= Beginning of Section =

**config.mk**
```make
export PLATFORM = sky130hd
export DESIGN_NAME = bus_arbiter_6502_flat
export DESIGN_NICKNAME = d
export VERILOG_FILES = /design/src/rtl/bus_arbiter_6502_if.sv /design/src/rtl/bus_arbiter_6502.sv /design/src/flat_wrapper.sv
export SDC_FILE = /design/constraint.sdc
export NUM_CORES = 1
export LEC_CHECK = 0
export ABC_AREA = 1
export CORE_ASPECT_RATIO = 0.6
export CORE_MARGIN = 10
export CORE_UTILIZATION = 41
export DETAILED_ROUTE_END_ITERATION = 7
export GPL_ROUTABILITY_DRIVEN = 0
export HOLD_SLACK_MARGIN = 0.15
export PLACE_DENSITY = 0.95
export SKIP_CTS_REPAIR_TIMING = 1
export SLEW_MARGIN = 10
export SYNTH_ARGS = -nofsm -noshare
export SYNTH_HDL_FRONTEND = slang
export SYNTH_SLANG_ARGS = --single-unit
```
**constraint.sdc**
```tcl
create_clock -name clk -period 4.1 [get_ports clk]
set_clock_uncertainty 0.15 [all_clocks]
set_input_delay 0.41 -clock clk [delete_from_list [all_inputs] [get_ports clk]]
set_output_delay 0.41 -clock clk [all_outputs]
set_load 0.1 [all_outputs]
```
**src/rtl/bus_arbiter_6502_if.sv**
```systemverilog
// Signal bundle between bus_arbiter_6502 and its neighbours (core, DMA engine, RAM).
// slave is the arbiter's view; master is the view of the blocks around it.
interface bus_arbiter_6502_if;
  logic [15:0] cpu_addr;
  logic [7:0]  cpu_dout;
  logic        cpu_we;
  logic        cpu_rd;
  logic        cpu_sync;
  logic        cpu_rdy;
  logic [7:0]  cpu_din;

  logic        dma_req;
  logic        dma_we;
  logic [15:0] dma_addr;
  logic [7:0]  dma_wdata;
  logic        dma_gnt;
  logic [7:0]  dma_rdata;
  logic        dma_rvalid;

  logic [15:0] mem_addr;
  logic [7:0]  mem_wdata;
  logic        mem_we;
  logic        mem_rd;
  logic [7:0]  mem_rdata;

  modport slave (
    input  cpu_addr, cpu_dout, cpu_we, cpu_rd, cpu_sync,
    output cpu_rdy, cpu_din,
    input  dma_req, dma_we, dma_addr, dma_wdata,
    output dma_gnt, dma_rdata, dma_rvalid,
    output mem_addr, mem_wdata, mem_we, mem_rd,
    input  mem_rdata
  );

  modport master (
    output cpu_addr, cpu_dout, cpu_we, cpu_rd, cpu_sync,
    input  cpu_rdy, cpu_din,
    output dma_req, dma_we, dma_addr, dma_wdata,
    input  dma_gnt, dma_rdata, dma_rvalid,
    input  mem_addr, mem_wdata, mem_we, mem_rd,
    output mem_rdata
  );
endinterface

```
**src/rtl/bus_arbiter_6502.sv**
```systemverilog
// Shares the RAM port between the 6502 core and one DMA requester; DMA is granted at opcode fetches.
// Optional starvation guard enabled by defining ARB_STARVE_GUARD_EN.
module bus_arbiter_6502 #(
  parameter int MAX_BURST    = 8,
  parameter int STARVE_LIMIT = 64
) (
  input  logic                 clk,
  input  logic                 reset,
  bus_arbiter_6502_if.slave    io_bus
);

  localparam logic [1:0] ST_CPU     = 2'd0;
  localparam logic [1:0] ST_HANDOFF = 2'd1;
  localparam logic [1:0] ST_DMA     = 2'd2;
  localparam logic [1:0] ST_RETURN  = 2'd3;

  localparam logic [1:0] OWN_NONE = 2'd0;
  localparam logic [1:0] OWN_CPU  = 2'd1;
  localparam logic [1:0] OWN_DMA  = 2'd2;

  if (MAX_BURST < 1 || MAX_BURST > 255 || STARVE_LIMIT < 1) begin : g_param_check
    $error("bus_arbiter_6502: MAX_BURST must be 1..255 and STARVE_LIMIT at least 1");
  end

  logic [1:0]  r_state;
  logic [1:0]  w_state_next;
  logic [7:0]  r_burst_cnt;
  logic [7:0]  w_burst_cnt_next;
  logic [1:0]  r_rd_owner;
  logic [1:0]  w_rd_owner_next;
  logic [7:0]  r_cpu_din;
  logic [7:0]  r_dma_rdata;

  logic        w_cpu_phase;
  logic        w_dma_access;
  logic        w_burst_last;
  logic        w_starved;
  logic        w_grant;
  logic        w_dma_rvalid;

  logic [15:0] w_mem_addr;
  logic [7:0]  w_mem_wdata;
  logic        w_mem_we;
  logic        w_mem_rd;

  assign w_cpu_phase  = (r_state == ST_CPU);
  assign w_dma_access = (r_state == ST_DMA) & io_bus.dma_req;
  assign w_burst_last = (r_burst_cnt == 8'(MAX_BURST - 1));
  assign w_grant      = w_cpu_phase & io_bus.dma_req & io_bus.cpu_rd & (io_bus.cpu_sync | w_starved);

`ifdef ARB_STARVE_GUARD_EN
  localparam int SW = $clog2(STARVE_LIMIT + 1);

  logic [SW-1:0] r_starve_cnt;

  // Once saturated, any CPU read becomes a legal handoff point.
  assign w_starved = (r_starve_cnt == SW'(STARVE_LIMIT));

  always_ff @(posedge clk) begin
    if (reset) begin
      r_starve_cnt <= '0;
    end else if (w_grant) begin
      r_starve_cnt <= '0;
    end else if (w_cpu_phase && io_bus.dma_req && !w_starved) begin
      r_starve_cnt <= r_starve_cnt + SW'(1);
    end
  end
`else
  assign w_starved = 1'b0;
`endif

  always_comb begin
    w_state_next     = r_state;
    w_burst_cnt_next = r_burst_cnt;
    case (r_state)
      ST_CPU: begin
        if (w_grant) begin
          w_state_next = ST_HANDOFF;
        end
      end
      ST_HANDOFF: begin
        w_state_next     = ST_DMA;
        w_burst_cnt_next = '0;
      end
      ST_DMA: begin
        if (!io_bus.dma_req) begin
          w_state_next = ST_RETURN;
        end else begin
          w_burst_cnt_next = r_burst_cnt + 8'd1;
          if (w_burst_last) begin
            w_state_next = ST_RETURN;
          end
        end
      end
      ST_RETURN: begin
        w_state_next     = ST_CPU;
        w_burst_cnt_next = '0;
      end
      default: begin
        w_state_next     = ST_CPU;
        w_burst_cnt_next = '0;
      end
    endcase
  end

  // RAM port mux; a CPU write beats a simultaneous CPU read.
  always_comb begin
    w_mem_addr  = '0;
    w_mem_wdata = '0;
    w_mem_we    = 1'b0;
    w_mem_rd    = 1'b0;
    if (!reset) begin
      if (w_cpu_phase) begin
        w_mem_addr  = io_bus.cpu_addr;
        w_mem_wdata = io_bus.cpu_dout;
        w_mem_we    = io_bus.cpu_we;
        w_mem_rd    = io_bus.cpu_rd & ~io_bus.cpu_we;
      end else if (w_dma_access) begin
        w_mem_addr  = io_bus.dma_addr;
        w_mem_wdata = io_bus.dma_wdata;
        w_mem_we    = io_bus.dma_we;
        w_mem_rd    = ~io_bus.dma_we;
      end
    end
  end

  always_comb begin
    w_rd_owner_next = OWN_NONE;
    if (w_mem_rd) begin
      w_rd_owner_next = w_cpu_phase ? OWN_CPU : OWN_DMA;
    end
  end

  always_ff @(posedge clk) begin
    if (reset) begin
      r_state     <= ST_CPU;
      r_burst_cnt <= '0;
      r_rd_owner  <= OWN_NONE;
      r_cpu_din   <= '0;
      r_dma_rdata <= '0;
    end else begin
      r_state     <= w_state_next;
      r_burst_cnt <= w_burst_cnt_next;
      r_rd_owner  <= w_rd_owner_next;
      if (r_rd_owner == OWN_CPU) begin
        r_cpu_din <= io_bus.mem_rdata;
      end
      if (r_rd_owner == OWN_DMA) begin
        r_dma_rdata <= io_bus.mem_rdata;
      end
    end
  end

  // Read data passes straight through in its delivery cycle, then is held.
  assign w_dma_rvalid      = ~reset & (r_rd_owner == OWN_DMA);
  assign io_bus.cpu_rdy    = reset | w_cpu_phase;
  assign io_bus.cpu_din    = (!reset && r_rd_owner == OWN_CPU) ? io_bus.mem_rdata : r_cpu_din;
  assign io_bus.dma_gnt    = ~reset & w_dma_access;
  assign io_bus.dma_rvalid = w_dma_rvalid;
  assign io_bus.dma_rdata  = w_dma_rvalid ? io_bus.mem_rdata : r_dma_rdata;
  assign io_bus.mem_addr   = w_mem_addr;
  assign io_bus.mem_wdata  = w_mem_wdata;
  assign io_bus.mem_we     = w_mem_we;
  assign io_bus.mem_rd     = w_mem_rd;

endmodule

```
**src/flat_wrapper.sv**
```systemverilog
// flat-port wrapper written by rule: the top's interface ports become plain ports
module bus_arbiter_6502_flat 
#(
  parameter int MAX_BURST    = 8,
  parameter int STARVE_LIMIT = 64
)
  (clk, reset, io_bus_cpu_addr, io_bus_cpu_dout, io_bus_cpu_we, io_bus_cpu_rd, io_bus_cpu_sync, io_bus_cpu_rdy, io_bus_cpu_din, io_bus_dma_req, io_bus_dma_we, io_bus_dma_addr, io_bus_dma_wdata, io_bus_dma_gnt, io_bus_dma_rdata, io_bus_dma_rvalid, io_bus_mem_addr, io_bus_mem_wdata, io_bus_mem_we, io_bus_mem_rd, io_bus_mem_rdata);
  bus_arbiter_6502_if io_bus_i ();
  input  logic clk;
  input  logic reset;
  input wire logic [$bits(io_bus_i.cpu_addr)-1:0] io_bus_cpu_addr;
  input wire logic [$bits(io_bus_i.cpu_dout)-1:0] io_bus_cpu_dout;
  input wire logic [$bits(io_bus_i.cpu_we)-1:0] io_bus_cpu_we;
  input wire logic [$bits(io_bus_i.cpu_rd)-1:0] io_bus_cpu_rd;
  input wire logic [$bits(io_bus_i.cpu_sync)-1:0] io_bus_cpu_sync;
  output wire logic [$bits(io_bus_i.cpu_rdy)-1:0] io_bus_cpu_rdy;
  output wire logic [$bits(io_bus_i.cpu_din)-1:0] io_bus_cpu_din;
  input wire logic [$bits(io_bus_i.dma_req)-1:0] io_bus_dma_req;
  input wire logic [$bits(io_bus_i.dma_we)-1:0] io_bus_dma_we;
  input wire logic [$bits(io_bus_i.dma_addr)-1:0] io_bus_dma_addr;
  input wire logic [$bits(io_bus_i.dma_wdata)-1:0] io_bus_dma_wdata;
  output wire logic [$bits(io_bus_i.dma_gnt)-1:0] io_bus_dma_gnt;
  output wire logic [$bits(io_bus_i.dma_rdata)-1:0] io_bus_dma_rdata;
  output wire logic [$bits(io_bus_i.dma_rvalid)-1:0] io_bus_dma_rvalid;
  output wire logic [$bits(io_bus_i.mem_addr)-1:0] io_bus_mem_addr;
  output wire logic [$bits(io_bus_i.mem_wdata)-1:0] io_bus_mem_wdata;
  output wire logic [$bits(io_bus_i.mem_we)-1:0] io_bus_mem_we;
  output wire logic [$bits(io_bus_i.mem_rd)-1:0] io_bus_mem_rd;
  input wire logic [$bits(io_bus_i.mem_rdata)-1:0] io_bus_mem_rdata;
  assign io_bus_i.cpu_addr = io_bus_cpu_addr;
  assign io_bus_i.cpu_dout = io_bus_cpu_dout;
  assign io_bus_i.cpu_we = io_bus_cpu_we;
  assign io_bus_i.cpu_rd = io_bus_cpu_rd;
  assign io_bus_i.cpu_sync = io_bus_cpu_sync;
  assign io_bus_cpu_rdy = io_bus_i.cpu_rdy;
  assign io_bus_cpu_din = io_bus_i.cpu_din;
  assign io_bus_i.dma_req = io_bus_dma_req;
  assign io_bus_i.dma_we = io_bus_dma_we;
  assign io_bus_i.dma_addr = io_bus_dma_addr;
  assign io_bus_i.dma_wdata = io_bus_dma_wdata;
  assign io_bus_dma_gnt = io_bus_i.dma_gnt;
  assign io_bus_dma_rdata = io_bus_i.dma_rdata;
  assign io_bus_dma_rvalid = io_bus_i.dma_rvalid;
  assign io_bus_mem_addr = io_bus_i.mem_addr;
  assign io_bus_mem_wdata = io_bus_i.mem_wdata;
  assign io_bus_mem_we = io_bus_i.mem_we;
  assign io_bus_mem_rd = io_bus_i.mem_rd;
  assign io_bus_i.mem_rdata = io_bus_mem_rdata;
  bus_arbiter_6502 #(.MAX_BURST(MAX_BURST), .STARVE_LIMIT(STARVE_LIMIT)) u_core (.clk(clk), .reset(reset), .io_bus(io_bus_i));
endmodule
```
==> impl_metrics.toml, run 1 <==
[status]
outcome = "finished, final reports clean"

[synth]
yosysWarnings = 0
syn_area_per_cell_um2 = 6.60
synth_largest_area_cell = "dfxtp_1"
yosysTopAreaCellShare_pct = 31.1
synthesis.nets = 341
synth-seq-cells = 28
synth.top_cells.by_area = "dfxtp_1 (31%), nand3_1 (16%), nand2_1 (13%)"
synthCells = 273
syn_area_mm2 = 0.00180
yosys.cell_types.count = 27
seq_area_frac_synth_pct = 31.1

[finish]
area_growth_syn_to_layout_pct = 56.2
drive_gt1_share_pct = 15.6
diodes = 0
nNetsFinal = 440
layoutNonFillerInstCount = 431
final_cell_mix = "nand2_1 (62), clkdlybuf4s50_1 (62), nand3_1 (57)"
fin_util_pct = 67.6
fill_cells = 343

[global_routing]
grtUsageTotal_pct = 16.7
grt_pass1_wl_um = 10500
gr-total-overflow = 0
grt_pass1_vias = 2034
grt_max_degree = 30
antenna_found_initial = 0

[clock_network]
htree_levels = 1
cts_made_buffers = 3
clkTransAtPathRegs_ps = 100
tritoncts = "built"
clk_latency_ps = 290
cts.sinks = 28
cts_root_buf = "clkbuf_8"
clockBufferDepth = 2

[timing]
min_period_ps = 3100
worstMarginPinSlew_ps = 867
finalCritPeriodShare_pct = 75.6
relSlewSlack_pct = 42.1
hold_viol_final = 0
timing.final.setup_violations = 0
fin_ws_ps = 1000
clock.fmax_mhz = 323
finalMaxSlewViolations = 0
setup_tns_ps = 0
rsz0062_at_grt = "no"

[pwr]
p_comb_share_pct = 71.3
p_per_area_mw_per_mm2 = 680
clkPwrFrac_pct = 11.6
power.internal_uw = 721
p_leak_nw = 1.27
max-vdd-ir-drop_v = 0.000414
power.share.switching_pct = 62.4
pwr-share-seq_pct = 17.1
power_mw = 1.91
p_sw_mw = 1.19

[floorplan]
dieArea_mm2 = 0.00754
coreArea_mm2 = 0.00417
pin_count = 108
initial_utilization_pct = 43.3
rows = 18
die_y_um = 71.4
die_w_um = 106

[place]
pre_cts_ws_ps = 1320
placed_cells = 427
dp_hpwl_um = 5390
io_buffers = 107

[detailed_routing]
ant_nets = 0
routedWlPerCell_um = 15.6
wl_um = 6720
routed_via_density = 5.07
drt_iter0_markers = 144
dr.pass1.iters = 4
drc_errors = 0
vias = 2187

[setup_path]
worst_ep_arrival_time_ps = 2540
worstPathMaxFanout = 29
crit_path_max_incr_delay_ps = 670
crit_slowest_cell = "inv_1"
path_buf_inv = 4
r2r_slack_ps = 1810
cp_top_family = "buffers and inverters"
critPathLaunch = "u_core.r_state[0]$_SDFFE_PP0P_"
cp-endpoint = "io_bus_mem_rd"
rr_endpoint = "u_core.r_rd_owner[1]$_SDFF_PP0_"
path_cells = "inv_1, ha_1, buf_4, inv_1, o211ai_1, nor2_1, buf_4"
critical_path_class = "flip-flop to output port"
r2r_start = "u_core.r_state[0]$_SDFFE_PP0P_"
path_depth = 7
cp.required_ps = 3540
reg2reg_depth = 8
setup.worst_path.start_class = "flip-flop"
cp-end-kind = "output port"

[run]
cap_viol_max_count = 0

[hold_path]
min_from = "u_core.r_cpu_din[0]$_SDFFE_PP0N_"
min_path_type = "flip-flop to flip-flop"
-- state kept, by name (all words and copies together) (netlist names) --
register and flops:
u_core.r_burst_cnt 8, u_core.r_cpu_din 8, u_core.r_dma_rdata 8, u_core.r_rd_owner 2, u_core.r_state 2
-- power groups by stage --
stage,registers (mW),clock network (mW),logic [mW]
final,0.327,0.223,1.36
after global routing,0.331,0.233,1.43
after CTS,0.327,0.223,1.36
after detailed placement,0.334,0,1.36
after global placement,0.332,0,1.35
after floorplan,0.330,0,1.07
-- metrics by stage --
step / cell area [um2] / hold WS (ps)
finish: 2820 / 324
global route: 2820 / 345
CTS: 2820 / 325
detailed placement: 2750 / 308
global placement: 2750 / 303
floorplan: 1800 / 288
-- kinds of logic (layout without fill, tap and decap cells) --
group                      after synthesis  in the layout  synth area share (%)
buffers and inverters                   46            144                  12.4
DFF                                     28             28                  31.1
AOI/OAI and AO/OA                       47             47                  15.9
and+or+nand+nor                        147            147                  37.2
adders and majority gates                5              5                  3.47
-- worst min-delay path: stages (launching register included) --
cell     delay [ps]
dfxtp_1         310
inv_1            50
o31ai_1          70
-- cell type report --
class	count	area [um2]	area share (%)
timing repair buffer	109	973	34.6
multi-input combinational	199	1020	36.2
tap	60	75.1	2.67
clock buffer	3	41.3	1.47
inverter	31	116	4.13
sequential	28	561	19.9
clock inverter	1	30.0	1.07
-- synthesized netlist by cell type --
library cell	n
a21boi_0	1
nand2_4	1
o31ai_1	16
nor3_4	1
buf_4	4
inv_1	29
nand3_1	57
ha_1	5
buf_6	4
nand4_1	1
clkinv_1	1
inv_2	1
o21ai_0	19
nor2_4	2
nor2_2	1
and3_1	1
a21oi_1	8
nor2_1	18
and2_1	1
buf_1	2
nor3_1	2
buf_2	4
clkbuf_1	1
o211ai_1	2
o21ai_2	1
dfxtp_1	28
nand2_1	62
-- per-layer routing --
metal	track usage [%]	wire (um)
met1	19.9	2780
met2	28.0	3330
met3	4.91	432
met4	6.13	178
met5	0	0
-- how the worst min path moves through the flow --
| stage | end | slack (ps) | cells after the start |
|---|---|---|---|
| 2_1_floorplan | u_core.r_burst_cnt[5]$_SDFFE_PP0P_ | 290 | 2 |
| 3_3_place_gp | u_core.r_dma_rdata[7]$_SDFFE_PP0N_ | 300 | 2 |
| 3_5_place_dp | u_core.r_cpu_din[7]$_SDFFE_PP0N_ | 310 | 2 |
| 4_1_cts | u_core.r_cpu_din[0]$_SDFFE_PP0N_ | 320 | 2 |
| 5_1_grt | u_core.r_cpu_din[7]$_SDFFE_PP0N_ | 350 | 2 |
| 6_report | u_core.r_cpu_din[0]$_SDFFE_PP0N_ | 320 | 2 |
Note: power is estimated with default switching activity, not from simulation.
==> inputs of run 2 (changes only) <==
--- a/config.mk
+++ b/config.mk
@@ -8,11 +8,11 @@
 export ABC_AREA = 1
 export CORE_ASPECT_RATIO = 0.6
 export CORE_MARGIN = 10
-export CORE_UTILIZATION = 41
+export CORE_UTILIZATION = 38
 export DETAILED_ROUTE_END_ITERATION = 7
 export GPL_ROUTABILITY_DRIVEN = 0
 export HOLD_SLACK_MARGIN = 0.15
-export PLACE_DENSITY = 0.95
+export PLACE_DENSITY = 0.92
 export SKIP_CTS_REPAIR_TIMING = 1
 export SLEW_MARGIN = 10
 export SYNTH_ARGS = -nofsm -noshare
==> constraint.sdc (replaced) <==
create_clock -name clk -period 3 [get_ports clk]
set_clock_uncertainty 0.15 [all_clocks]
set_input_delay 0.3 -clock clk [delete_from_list [all_inputs] [get_ports clk]]
set_output_delay 0.3 -clock clk [all_outputs]
set_load 0.1 [all_outputs]
==> run 2 against run 1 <==
  * Register-to-register slack worse by 680 ps
  * Clock power is 36% higher
  * Final cell count grew 0.93%
  * Combinational power grew 69%
  * Core utilization increased by 6.3 points
  * Wire length grew 14%
  * Die area rose by 6.0%
  * Critical path depth stayed put
  * Sequential share of layout area down 3.4 points
  * Critical path type unchanged
  * Largest power group unchanged
==> impl_metrics.toml, run 2 (same netlist as run 1, synthesis figures left out) <==
[status]
outcome = "finished, final reports clean"

[floorplan]
initial_utilization_pct = 39.3
rows = 19
pin_count = 108
coreArea_mm2 = 0.00459
die_y_um = 73.4
die_w_um = 109
dieArea_mm2 = 0.00799

[setup_path]
path_buf_inv = 2
worst_ep_arrival_time_ps = 2180
cp.required_ps = 2550
crit_path_max_incr_delay_ps = 480
path_cells = "inv_1, ha_1, nand2_4, nor2_4, nand3_1, nand2_1, buf_12"
crit_slowest_cell = "nor2_4"
setup.worst_path.start_class = "flip-flop"
cp_top_family = "simple AND/OR/NAND/NOR gates"
worstPathMaxFanout = 25
critical_path_class = "flip-flop to output port"
cp-end-kind = "output port"

[finish]
diodes = 0
nNetsFinal = 441
area_growth_syn_to_layout_pct = 88.1
seq_area_um2 = 561
largest_registers = "u_core.r_burst_cnt x8, u_core.r_cpu_din x8, u_core.r_dma_rdata x8"
fill_cells = 298
drive_gt1_share_pct = 15.9
multi_input_area_mm2 = 0.00102
final_area_mm2 = 0.00339
final_cell_mix = "nand2_1 (62), clkdlybuf4s50_1 (62), nand3_1 (57)"

[pwr]
max-vdd-ir-drop_v = 0.000633
p_per_area_mw_per_mm2 = 903
power_mw = 3.06
p_leak_nw = 1.42

[clock_network]
cts.sinks = 28
clkTransAtPathRegs_ps = 100
cts_root_buf = "clkbuf_8"
cts_made_buffers = 3
tritoncts = "built"
clk_latency_ps = 280
htree_levels = 1
clockBufferDepth = 2

[timing]
clock.fmax_mhz = 381
min_period_ps = 2630
relSlewSlack_pct = 55.8
finalCritPeriodShare_pct = 87.6
rsz0062_at_grt = "no"
finalMaxSlewViolations = 0
setup_tns_ps = 0
timing.final.setup_violations = 0
worstMarginPinSlew_ps = 661
hold_viol_final = 0

[place]
io_buffers = 107
dp_hpwl_um = 6180
placed_area_mm2 = 0.00332

[global_routing]
grtUsageTotal_pct = 18.3
grt_pass1_vias = 2230
grt_max_degree = 30
grt_pass1_wl_um = 11800
antenna_found_initial = 0
gr-total-overflow = 0

[detailed_routing]
vias = 2248
routedWlPerCell_um = 17.6
wl_um = 7640
ant_nets = 0
drt_iter0_markers = 128
drc_errors = 0
dr.pass1.iters = 5
routed_via_density = 5.17

[run]
cap_viol_max_count = 0

[hold_path]
min_path_type = "flip-flop to flip-flop"
## run 2: per-stage QoR
stage                     hold WS, ps  utilization (%)  worst slack (ps)  instances
after CTS                         334             73.9               359        435
after detailed placement          306             72.3               379        431
final                             335             73.9               372        435
after floorplan                   276                -              -501        273
after global placement            303             72.3               492        431
after global routing              359             73.9               200        435
## run 2: metal layers
metal | wire (um) | track usage (%) | vias to the layer above
met1 | 2830 | 20.3 | 1049
li1 | - | - | 1109
met2 | 4150 | 33.0 | 80
met4 | 95 | 3.49 | 0
met3 | 566 | 6.55 | 10
met5 | 0 | 0 | -
## run 2: worst register-to-register path, cell delays in order, from the launching register on
cell	delay (ps)
dfxtp_1	400
inv_1	90
ha_1	230
inv_1	380
o211ai_1	180
nor2_1	240
nand2_1	80
inv_1	70
## run 2: cell type report
type	instances	area share, %
repair buffers	110	45.5
multi-input cells	199	30.1
flip-flops and latches	28	16.5
inverters	31	3.43
well taps	63	2.32
clock buffers	3	1.22
clock inverters	1	0.886
## run 2: power by group
group | switching, mW | internal (mW) | leakage, nW
clock network | 0.125 | 0.179 | 0.0357
logic | 1.58 | 0.728 | 1.16
registers | 0.0296 | 0.423 | 0.227
## run 2: path summary, 6_finish.rpt
path | cells past startpoint | slack, ps | end | start
setup / recovery | 7 | 370 | io_bus_mem_addr[2] | u_core.r_state[0]$_SDFFE_PP0P_
hold / removal | 2 | 330 | u_core.r_cpu_din[3]$_SDFFE_PP0N_ | u_core.r_cpu_din[3]$_SDFFE_PP0N_
setup reg to reg | 7 | 1130 | u_core.r_rd_owner[1]$_SDFF_PP0_ | u_core.r_state[0]$_SDFFE_PP0P_
hold reg to reg | 2 | 330 | u_core.r_cpu_din[3]$_SDFFE_PP0N_ | u_core.r_cpu_din[3]$_SDFFE_PP0N_
==> inputs of run 3 (changes only) <==
==> constraint.sdc (replaced) <==
create_clock -name clk -period 2.81 [get_ports clk]
set_clock_uncertainty 0.15 [all_clocks]
set_input_delay 0.281 -clock clk [delete_from_list [all_inputs] [get_ports clk]]
set_output_delay 0.281 -clock clk [all_outputs]
set_load 0.1 [all_outputs]
==> run 3 against run 2 <==
  * Global-route usage up 0.75 points
  * Sequential share of layout area shrank 0.079 points
  * Worst hold slack lost 3.6 ps
  * Register-to-register slack lost 160 ps
  * Wire length increased by 2.2%
  * Critical path depth down 2
  * Total power rose by 4.9%
  * Cell area increased by 0.48%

= End of Section =

Beginning with the line containing "p_per_area_mw_per_mm2 = 903" in the material above, copy every line exactly until you have copied the line containing "worstMarginPinSlew_ps = 661".

p_per_area_mw_per_mm2 = 903
power_mw = 3.06
p_leak_nw = 1.42

[clock_network]
cts.sinks = 28
clkTransAtPathRegs_ps = 100
cts_root_buf = "clkbuf_8"
cts_made_buffers = 3
tritoncts = "built"
clk_latency_ps = 280
htree_levels = 1
clockBufferDepth = 2

[timing]
clock.fmax_mhz = 381
min_period_ps = 2630
relSlewSlack_pct = 55.8
finalCritPeriodShare_pct = 87.6
rsz0062_at_grt = "no"
finalMaxSlewViolations = 0
setup_tns_ps = 0
timing.final.setup_violations = 0
worstMarginPinSlew_ps = 661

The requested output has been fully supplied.